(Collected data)

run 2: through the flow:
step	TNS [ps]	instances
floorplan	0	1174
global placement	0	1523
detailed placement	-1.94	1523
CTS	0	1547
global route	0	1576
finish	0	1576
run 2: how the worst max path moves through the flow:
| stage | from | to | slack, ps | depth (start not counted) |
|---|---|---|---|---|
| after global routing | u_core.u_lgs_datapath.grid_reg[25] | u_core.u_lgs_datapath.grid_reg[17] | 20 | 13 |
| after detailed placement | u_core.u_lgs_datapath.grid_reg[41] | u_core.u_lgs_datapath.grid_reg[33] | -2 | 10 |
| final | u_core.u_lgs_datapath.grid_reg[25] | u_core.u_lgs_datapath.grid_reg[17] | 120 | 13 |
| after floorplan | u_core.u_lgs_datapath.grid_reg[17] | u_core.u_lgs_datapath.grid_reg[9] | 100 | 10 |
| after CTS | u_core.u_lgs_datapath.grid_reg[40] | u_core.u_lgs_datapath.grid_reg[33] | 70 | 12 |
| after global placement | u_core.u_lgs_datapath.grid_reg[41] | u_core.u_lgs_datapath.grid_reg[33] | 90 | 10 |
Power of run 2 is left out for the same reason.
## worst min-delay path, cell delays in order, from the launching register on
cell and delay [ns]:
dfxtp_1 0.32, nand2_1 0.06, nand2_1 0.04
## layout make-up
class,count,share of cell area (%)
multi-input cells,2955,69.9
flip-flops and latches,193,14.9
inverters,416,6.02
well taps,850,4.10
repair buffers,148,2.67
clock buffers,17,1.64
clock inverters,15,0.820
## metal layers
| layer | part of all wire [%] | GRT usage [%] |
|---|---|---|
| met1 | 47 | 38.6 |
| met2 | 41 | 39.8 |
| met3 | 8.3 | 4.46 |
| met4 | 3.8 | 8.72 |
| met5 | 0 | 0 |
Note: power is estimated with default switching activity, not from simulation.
## src/hdl/rtm_fifo.sv

```systemverilog
// ----------------------------------------------------------------------------
// Rotozoom small register queue
// First-word-fall-through queue of flat words, power-of-two depth.
// ----------------------------------------------------------------------------
module rtm_fifo #(
    parameter int WIDTH = 8,
    parameter int DEPTH = 4
) (
    input  logic                       i_clk,
    input  logic                       i_rst_n,
    input  logic                       i_push,
    input  logic [WIDTH-1:0]           i_data,
    input  logic                       i_pop,
    output logic [WIDTH-1:0]           o_data,
    output logic                       o_full,
    output logic                       o_empty
);

    localparam int PW = $clog2(DEPTH);
    localparam int CW = $clog2(DEPTH + 1);

    logic [WIDTH-1:0] r_mem [DEPTH];
    logic [PW-1:0]    r_wp;
    logic [PW-1:0]    r_rp;
    logic [CW-1:0]    r_cnt;
    logic             do_push;
    logic             do_pop;

    assign o_full  = (r_cnt == CW'(DEPTH));
    assign o_empty = (r_cnt == '0);
    assign o_data  = r_mem[r_rp];
    assign do_push = i_push && !o_full;
    assign do_pop  = i_pop && !o_empty;

    always_ff @(posedge i_clk) begin
        if (do_push) begin
            r_mem[r_wp] <= i_data;
        end
    end

    always_ff @(posedge i_clk) begin
        if (!i_rst_n) begin
            r_wp  <= '0;
            r_rp  <= '0;
            r_cnt <= '0;
        end else begin
            if (do_push) begin
                r_wp <= r_wp + 1'b1;
            end
            if (do_pop) begin
                r_rp <= r_rp + 1'b1;
            end
            r_cnt <= r_cnt + CW'(do_push) - CW'(do_pop);
        end
    end

endmodule

```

### Your objective
When you reach the end of the data, write every line out again verbatim.

### Task solution
run 2: through the flow:
step	TNS [ps]	instances
floorplan	0	1174
global placement	0	1523
detailed placement	-1.94	1523
CTS	0	1547
global route	0	1576
finish	0	1576
run 2: how the worst max path moves through the flow:
| stage | from | to | slack, ps | depth (start not counted) |
|---|---|---|---|---|
| after global routing | u_core.u_lgs_datapath.grid_reg[25] | u_core.u_lgs_datapath.grid_reg[17] | 20 | 13 |
| after detailed placement | u_core.u_lgs_datapath.grid_reg[41] | u_core.u_lgs_datapath.grid_reg[33] | -2 | 10 |
| final | u_core.u_lgs_datapath.grid_reg[25] | u_core.u_lgs_datapath.grid_reg[17] | 120 | 13 |
| after floorplan | u_core.u_lgs_datapath.grid_reg[17] | u_core.u_lgs_datapath.grid_reg[9] | 100 | 10 |
| after CTS | u_core.u_lgs_datapath.grid_reg[40] | u_core.u_lgs_datapath.grid_reg[33] | 70 | 12 |
| after global placement | u_core.u_lgs_datapath.grid_reg[41] | u_core.u_lgs_datapath.grid_reg[33] | 90 | 10 |
Power of run 2 is left out for the same reason.
## worst min-delay path, cell delays in order, from the launching register on
cell and delay [ns]:
dfxtp_1 0.32, nand2_1 0.06, nand2_1 0.04
## layout make-up
class,count,share of cell area (%)
multi-input cells,2955,69.9
flip-flops and latches,193,14.9
inverters,416,6.02
well taps,850,4.10
repair buffers,148,2.67
clock buffers,17,1.64
clock inverters,15,0.820
## metal layers
| layer | part of all wire [%] | GRT usage [%] |
|---|---|---|
| met1 | 47 | 38.6 |
| met2 | 41 | 39.8 |
| met3 | 8.3 | 4.46 |
| met4 | 3.8 | 8.72 |
| met5 | 0 | 0 |
Note: power is estimated with default switching activity, not from simulation.
## src/hdl/rtm_fifo.sv

```systemverilog
// ----------------------------------------------------------------------------
// Rotozoom small register queue
// First-word-fall-through queue of flat words, power-of-two depth.
// ----------------------------------------------------------------------------
module rtm_fifo #(
    parameter int WIDTH = 8,
    parameter int DEPTH = 4
) (
    input  logic                       i_clk,
    input  logic                       i_rst_n,
    input  logic                       i_push,
    input  logic [WIDTH-1:0]           i_data,
    input  logic                       i_pop,
    output logic [WIDTH-1:0]           o_data,
    output logic                       o_full,
    output logic                       o_empty
);

    localparam int PW = $clog2(DEPTH);
    localparam int CW = $clog2(DEPTH + 1);

    logic [WIDTH-1:0] r_mem [DEPTH];
    logic [PW-1:0]    r_wp;
    logic [PW-1:0]    r_rp;
    logic [CW-1:0]    r_cnt;
    logic             do_push;
    logic             do_pop;

    assign o_full  = (r_cnt == CW'(DEPTH));
    assign o_empty = (r_cnt == '0);
    assign o_data  = r_mem[r_rp];
    assign do_push = i_push && !o_full;
    assign do_pop  = i_pop && !o_empty;

    always_ff @(posedge i_clk) begin
        if (do_push) begin
            r_mem[r_wp] <= i_data;
        end
    end

    always_ff @(posedge i_clk) begin
        if (!i_rst_n) begin
            r_wp  <= '0;
            r_rp  <= '0;
            r_cnt <= '0;
        end else begin
            if (do_push) begin
                r_wp <= r_wp + 1'b1;
            end
            if (do_pop) begin
                r_rp <= r_rp + 1'b1;
            end
            r_cnt <= r_cnt + CW'(do_push) - CW'(do_pop);
        end
    end

endmodule

```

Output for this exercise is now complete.